_Exercise brief_: From the data below, return each line in which the string "IDLE" is found.

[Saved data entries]
**********

## src/rtl/vec_alu_pkg.sv

```systemverilog
// Shared definitions for the vector ALU divider.
//   div_state_t : control FSM states of the restoring divider
//   DIV_*       : default lane width / lane count / step-counter width
//   cnt_w()     : step-counter width for a given lane width
//   lane_lsb()  : LSB position of a lane inside a packed LANES*WIDTH vector
package vec_alu_pkg;

  typedef enum logic [1:0] {
    IDLE = 2'd0,
    BUSY = 2'd1,
    DONE = 2'd2
  } div_state_t;

  function automatic int cnt_w(input int width);
    return (width > 1) ? $clog2(width) : 1;
  endfunction

  localparam int DIV_WIDTH = 8;
  localparam int DIV_LANES = 4;
  localparam int DIV_CNT_W = cnt_w(DIV_WIDTH);

  function automatic int lane_lsb(input int lane, input int width);
    return lane * width;
  endfunction

endpackage

```

## src/rtl/div_lane_step.sv

```systemverilog
// One restoring-division step for a single lane (purely combinational).
//   rem      : partial remainder entering the step (always < divisor when divisor != 0)
//   dvd_bit  : next dividend bit, MSB first
//   divisor  : lane divisor
//   rem_next : partial remainder after the step
//   q_bit    : quotient bit produced by the step (1 = subtraction kept)
module div_lane_step #(
  parameter int WIDTH = 8
) (
  input  logic [WIDTH-1:0] rem,
  input  logic             dvd_bit,
  input  logic [WIDTH-1:0] divisor,
  output logic [WIDTH-1:0] rem_next,
  output logic             q_bit
);

  logic [WIDTH:0] shifted;
  logic [WIDTH:0] diff;
  logic           borrow;

  // The shifted remainder is below 2*divisor, so a non-negative difference
  // always fits in WIDTH bits and the extra MSB is exactly the borrow.
  // A zero divisor never borrows: the dividend streams into the remainder
  // and every quotient bit is 1.
  assign shifted  = {rem, dvd_bit};
  assign diff     = shifted - {1'b0, divisor};
  assign borrow   = diff[WIDTH];
  assign rem_next = borrow ? shifted[WIDTH-1:0] : diff[WIDTH-1:0];
  assign q_bit    = ~borrow;

endmodule

```

## src/rtl/vec_div_restoring.sv

```systemverilog
// Multi-cycle unsigned restoring divider, LANES lanes in lockstep.
//   clk, rst              : clock, synchronous active-high reset
//   in_valid / in_ready   : operand handshake (ready only in IDLE)
//   dividend, divisor     : packed lane operands, lane i = [i*WIDTH +: WIDTH]
//   out_valid / out_ready : result handshake (valid only in DONE)
//   quotient, remainder   : packed lane results, held stable while in DONE
//   div_by_zero           : per-lane flag, divisor was zero
// One quotient bit per lane per cycle; BUSY lasts exactly WIDTH cycles.
module vec_div_restoring
  import vec_alu_pkg::*;
#(
  parameter int WIDTH = DIV_WIDTH,
  parameter int LANES = DIV_LANES
) (
  input  logic                   clk,
  input  logic                   rst,
  input  logic                   in_valid,
  output logic                   in_ready,
  input  logic [LANES*WIDTH-1:0] dividend,
  input  logic [LANES*WIDTH-1:0] divisor,
  output logic                   out_valid,
  input  logic                   out_ready,
  output logic [LANES*WIDTH-1:0] quotient,
  output logic [LANES*WIDTH-1:0] remainder,
  output logic [LANES-1:0]       div_by_zero
);

  localparam int CNT_W = cnt_w(WIDTH);

  div_state_t             state_q, state_d;
  logic [CNT_W-1:0]       cnt_q;
  logic [LANES*WIDTH-1:0] dvd_q;   // dividend shift register, MSB consumed first
  logic [LANES*WIDTH-1:0] dvs_q;
  logic [LANES*WIDTH-1:0] rem_q;
  logic [LANES*WIDTH-1:0] quo_q;
  logic [LANES-1:0]       dbz_q;
  logic [LANES*WIDTH-1:0] rem_step;
  logic [LANES-1:0]       qbit_step;
  logic [LANES-1:0]       dbz_in;
  logic                   accept;

  assign accept = in_valid && (state_q == IDLE);

  for (genvar i = 0; i < LANES; i++) begin : g_lane
    div_lane_step #(.WIDTH(WIDTH)) u_step (
      .rem      (rem_q[lane_lsb(i, WIDTH) +: WIDTH]),
      .dvd_bit  (dvd_q[lane_lsb(i, WIDTH) + WIDTH - 1]),
      .divisor  (dvs_q[lane_lsb(i, WIDTH) +: WIDTH]),
      .rem_next (rem_step[lane_lsb(i, WIDTH) +: WIDTH]),
      .q_bit    (qbit_step[i])
    );
  end

  always_comb begin
    dbz_in = '0;
    for (int i = 0; i < LANES; i++) begin
      dbz_in[i] = (divisor[lane_lsb(i, WIDTH) +: WIDTH] == '0);
    end
  end

  // NOTE: state registers use non-blocking assignments so every flop samples
  // pre-edge values regardless of block evaluation order.
  always_ff @(posedge clk) begin
    if (rst) state_q <= IDLE;
    else     state_q <= state_d;
  end

  // NOTE: next-state gets its default before the case so no path leaves it
  // unassigned, which would infer a latch.
  always_comb begin
    state_d = state_q;
    unique case (state_q)
      IDLE:    if (in_valid)       state_d = BUSY;
      BUSY:    if (cnt_q == '0)    state_d = DONE;
      DONE:    if (out_ready)      state_d = IDLE;
      default:                     state_d = IDLE;
    endcase
  end

  always_ff @(posedge clk) begin
    if (rst) begin
      cnt_q <= '0;
      dvd_q <= '0;
      dvs_q <= '0;
      rem_q <= '0;
      quo_q <= '0;
      dbz_q <= '0;
    end else if (accept) begin
      cnt_q <= CNT_W'(WIDTH - 1);
      dvd_q <= dividend;
      dvs_q <= divisor;
      rem_q <= '0;
      quo_q <= '0;
      dbz_q <= dbz_in;
    end else if (state_q == BUSY) begin
      cnt_q <= cnt_q - 1'b1;
      rem_q <= rem_step;
      for (int i = 0; i < LANES; i++) begin
        dvd_q[lane_lsb(i, WIDTH) +: WIDTH] <= dvd_q[lane_lsb(i, WIDTH) +: WIDTH] << 1;
        quo_q[lane_lsb(i, WIDTH) +: WIDTH] <= (quo_q[lane_lsb(i, WIDTH) +: WIDTH] << 1)
                                              | WIDTH'(qbit_step[i]);
      end
    end
  end

  // Handshake outputs decode the state register only: no input-to-output path.
  assign in_ready    = (state_q == IDLE);
  assign out_valid   = (state_q == DONE);
  assign quotient    = quo_q;
  assign remainder   = rem_q;
  assign div_by_zero = dbz_q;

endmodule

```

**********

_Solution_:
    IDLE = 2'd0,
//   in_valid / in_ready   : operand handshake (ready only in IDLE)
  assign accept = in_valid && (state_q == IDLE);
    if (rst) state_q <= IDLE;
      IDLE:    if (in_valid)       state_d = BUSY;
      DONE:    if (out_ready)      state_d = IDLE;
      default:                     state_d = IDLE;
  assign in_ready    = (state_q == IDLE);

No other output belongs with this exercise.